§ **Exercise goal**:
What lines in the following entries hold the word "asynchronous"? Copy each one.

Extracted data below:

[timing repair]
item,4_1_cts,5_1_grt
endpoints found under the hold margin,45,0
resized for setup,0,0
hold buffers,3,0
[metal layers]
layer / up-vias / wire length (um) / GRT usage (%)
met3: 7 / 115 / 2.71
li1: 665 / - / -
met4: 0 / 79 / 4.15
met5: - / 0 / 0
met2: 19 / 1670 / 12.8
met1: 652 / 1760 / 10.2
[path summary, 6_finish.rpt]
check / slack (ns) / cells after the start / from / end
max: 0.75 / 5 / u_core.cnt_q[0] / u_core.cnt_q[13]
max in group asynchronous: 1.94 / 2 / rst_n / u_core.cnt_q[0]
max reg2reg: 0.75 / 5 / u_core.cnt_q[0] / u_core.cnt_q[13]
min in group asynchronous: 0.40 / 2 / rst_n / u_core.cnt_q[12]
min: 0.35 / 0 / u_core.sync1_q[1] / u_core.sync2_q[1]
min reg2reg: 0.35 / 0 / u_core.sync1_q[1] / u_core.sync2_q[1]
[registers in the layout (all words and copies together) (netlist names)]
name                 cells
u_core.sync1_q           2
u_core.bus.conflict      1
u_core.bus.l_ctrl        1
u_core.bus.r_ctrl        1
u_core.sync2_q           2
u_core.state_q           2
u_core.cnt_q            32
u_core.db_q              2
$ cat config.mk
export PLATFORM = sky130hd
export DESIGN_NAME = clk2ph_source_flat
export DESIGN_NICKNAME = d
export VERILOG_FILES = /design/src/rtl/async_hs_pkg.sv /design/src/rtl/clk2ph_source_if.sv /design/src/rtl/clk2ph_source_sync_ff.sv /design/src/rtl/clk2ph_source.sv /design/src/flat_wrapper.sv
export SDC_FILE = /design/constraint.sdc
export NUM_CORES = 1
export LEC_CHECK = 0
export ABC_AREA = 1
export CAP_MARGIN = 40
export CORE_MARGIN = 4
export CORE_UTILIZATION = 60
export CTS_BUF_LIST = sky130_fd_sc_hd__clkbuf_4
export DETAILED_ROUTE_END_ITERATION = 7
export PLACE_DENSITY_LB_ADDON = 0.2
export SYNTH_ARGS = -nofsm -noshare
export SYNTH_HDL_FRONTEND = slang
export SYNTH_SLANG_ARGS = --single-unit
$ cat constraint.sdc
create_clock -name clk -period 7.34 [get_ports clk]
set_input_delay 1.101 -clock clk [delete_from_list [all_inputs] [get_ports clk]]
set_output_delay 1.101 -clock clk [all_outputs]
set_load 0.005 [all_outputs]
$ cat src/rtl/async_hs_pkg.sv
// rtl/async_hs_pkg.sv - shared types for the clocked-to-2-phase source
package async_hs_pkg;

    typedef enum logic [1:0] {
        IDLE = 2'd0,
        LOAD = 2'd1,
        REQ  = 2'd2,
        WAIT = 2'd3
    } state_t;

    typedef logic phase_t;

    localparam int DEFAULT_DW = 4;

endpackage

$ cat src/rtl/clk2ph_source_if.sv
// rtl/clk2ph_source_if.sv - upstream word port plus 2-phase req/ack/data bundle
interface clk2ph_source_if #(
    parameter int DW = async_hs_pkg::DEFAULT_DW
);
    logic          in_valid;
    logic          in_ready;
    logic [DW-1:0] in_data;
    logic          req_out;
    logic [DW-1:0] data_out;
    logic          ack_in;

    modport master (
        output in_valid, in_data, ack_in,
        input  in_ready, req_out, data_out
    );

    modport slave (
        input  in_valid, in_data, ack_in,
        output in_ready, req_out, data_out
    );
endinterface

$ cat src/rtl/clk2ph_source_sync_ff.sv
// rtl/clk2ph_source_sync_ff.sv - plain flop chain synchronizer, resets to 0
module sync_ff #(
    parameter int N = 2
) (
    input  logic clk,
    input  logic rst_n,
    input  logic d,
    output logic q
);
    logic [N-1:0] sync_q;
    logic [N-1:0] sync_d;

    always_comb begin
        sync_d = {sync_q[N-2:0], d};
    end

    always_ff @(posedge clk) begin
        if (!rst_n) begin
            sync_q <= '0;
        end else begin
            sync_q <= sync_d;
        end
    end

    assign q = sync_q[N-1];
endmodule
[src/rtl/frame_buffer_write_arbiter.sv]
// Shares the back-buffer write port between the sprite, vector and clear engines and sequences buffer switches.
// Build macro FB_ARB_FIXED_PRIORITY_EN: fixed priority (requester 2 highest) replaces round robin.
module frame_buffer_write_arbiter #(
    parameter int ADDR_WIDTH = 18,
    parameter int DATA_WIDTH = 4,
    parameter int REQUESTERS = 3
) (
    input  logic                             spi_clock_in,
    input  logic                             spi_reset_n_in,
    input  logic [REQUESTERS-1:0]            request_valid_in,
    output logic [REQUESTERS-1:0]            request_ready_out,
    input  logic [REQUESTERS*ADDR_WIDTH-1:0] request_address_in,
    input  logic [REQUESTERS*DATA_WIDTH-1:0] request_data_in,
    output logic                             write_enable_out,
    output logic [ADDR_WIDTH-1:0]            write_address_out,
    output logic [DATA_WIDTH-1:0]            write_data_out,
    input  logic                             switch_request_in,
    output logic                             switch_pulse_out,
    input  logic                             switch_done_in,
    output logic                             busy_out
);

    localparam int IDX_WIDTH = (REQUESTERS > 1) ? $clog2(REQUESTERS) : 1;

    typedef enum logic [1:0] {
        ST_IDLE   = 2'd0,
        ST_DRAIN  = 2'd1,
        ST_SWITCH = 2'd2,
        ST_WAIT   = 2'd3
    } state_t;

    state_t                  state_r;
    state_t                  next_state_s;
    logic                    wait_armed_r;
    logic                    arb_enable_s;
    logic                    found_s;
    logic [IDX_WIDTH-1:0]    grant_idx_s;
    logic [REQUESTERS-1:0]   grant_s;
    logic                    transfer_s;
    logic [ADDR_WIDTH-1:0]   sel_address_s;
    logic [DATA_WIDTH-1:0]   sel_data_s;
    logic                    write_enable_r;
    logic [ADDR_WIDTH-1:0]   write_address_r;
    logic [DATA_WIDTH-1:0]   write_data_r;
    logic                    switch_pulse_r;
    logic                    busy_r;

    // Grants are only issued in IDLE and never in the cycle a switch is requested.
    always_comb begin
        if ((state_r == ST_IDLE) && !switch_request_in) begin
            arb_enable_s = 1'b1;
        end else begin
            arb_enable_s = 1'b0;
        end
    end

`ifdef FB_ARB_FIXED_PRIORITY_EN
    // Fixed priority search from the highest index downwards.
    always_comb begin
        found_s     = 1'b0;
        grant_idx_s = '0;
        if (arb_enable_s) begin
            for (int k = REQUESTERS - 1; k >= 0; k--) begin
                if (!found_s && request_valid_in[IDX_WIDTH'(k)]) begin
                    found_s     = 1'b1;
                    grant_idx_s = IDX_WIDTH'(k);
                end else begin
                    grant_idx_s = grant_idx_s;
                end
            end
        end else begin
            found_s = 1'b0;
        end
    end
`else
    logic [IDX_WIDTH-1:0] pointer_r;

    // Round-robin search starting one past the last granted requester.
    always_comb begin
        logic [IDX_WIDTH-1:0] cand_v;
        found_s     = 1'b0;
        grant_idx_s = '0;
        cand_v      = '0;
        if (arb_enable_s) begin
            for (int k = 1; k <= REQUESTERS; k++) begin
                cand_v = IDX_WIDTH'((int'(pointer_r) + k) % REQUESTERS);
                if (!found_s && request_valid_in[cand_v]) begin
                    found_s     = 1'b1;
                    grant_idx_s = cand_v;
                end else begin
                    grant_idx_s = grant_idx_s;
                end
            end
        end else begin
            found_s = 1'b0;
        end
    end

    // Pointer moves only on a transfer; reset value lets requester 0 win first.
    always_ff @(posedge spi_clock_in or negedge spi_reset_n_in) begin
        if (!spi_reset_n_in) begin
            pointer_r <= IDX_WIDTH'(REQUESTERS - 1);
        end else if (transfer_s) begin
            pointer_r <= grant_idx_s;
        end else begin
            pointer_r <= pointer_r;
        end
    end
`endif

    // One-hot grant vector and the address/data of the winning requester.
    always_comb begin
        grant_s       = '0;
        sel_address_s = '0;
        sel_data_s    = '0;
        for (int k = 0; k < REQUESTERS; k++) begin
            if (found_s && (grant_idx_s == IDX_WIDTH'(k))) begin
                grant_s[k]    = 1'b1;
                sel_address_s = request_address_in[k*ADDR_WIDTH +: ADDR_WIDTH];
                sel_data_s    = request_data_in[k*DATA_WIDTH +: DATA_WIDTH];
            end else begin
                grant_s[k] = 1'b0;
            end
        end
    end

    assign transfer_s        = |grant_s;
    assign request_ready_out = grant_s;

    // Switch sequencer next-state; done is ignored in the first WAIT cycle to reject a stale level.
    always_comb begin
        next_state_s = state_r;
        case (state_r)
            ST_IDLE: begin
                if (switch_request_in) begin
                    next_state_s = ST_DRAIN;
                end else begin
                    next_state_s = ST_IDLE;
                end
            end
            ST_DRAIN:  next_state_s = ST_SWITCH;
            ST_SWITCH: next_state_s = ST_WAIT;
            ST_WAIT: begin
                if (wait_armed_r && switch_done_in) begin
                    next_state_s = ST_IDLE;
                end else begin
                    next_state_s = ST_WAIT;
                end
            end
            default: next_state_s = ST_IDLE;
        endcase
    end

    // State register plus registered pulse/busy derived from the upcoming state.
    always_ff @(posedge spi_clock_in or negedge spi_reset_n_in) begin
        if (!spi_reset_n_in) begin
            state_r        <= ST_IDLE;
            wait_armed_r   <= 1'b0;
            switch_pulse_r <= 1'b0;
            busy_r         <= 1'b0;
        end else begin
            state_r        <= next_state_s;
            wait_armed_r   <= (state_r == ST_WAIT);
            switch_pulse_r <= (next_state_s == ST_SWITCH);
            busy_r         <= (next_state_s != ST_IDLE);
        end
    end

    // Registered write port: one strobe per transfer, address/data hold otherwise.
    always_ff @(posedge spi_clock_in or negedge spi_reset_n_in) begin
        if (!spi_reset_n_in) begin
            write_enable_r  <= 1'b0;
            write_address_r <= '0;
            write_data_r    <= '0;
        end else if (transfer_s) begin
            write_enable_r  <= 1'b1;
            write_address_r <= sel_address_s;
            write_data_r    <= sel_data_s;
        end else begin
            write_enable_r  <= 1'b0;
            write_address_r <= write_address_r;
            write_data_r    <= write_data_r;
        end
    end

    assign write_enable_out  = write_enable_r;
    assign write_address_out = write_address_r;
    assign write_data_out    = write_data_r;
    assign switch_pulse_out  = switch_pulse_r;
    assign busy_out          = busy_r;

endmodule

End of Extracted data.

§ **Completed exercise**:
max in group asynchronous: 1.94 / 2 / rst_n / u_core.cnt_q[0]
min in group asynchronous: 0.40 / 2 / rst_n / u_core.cnt_q[12]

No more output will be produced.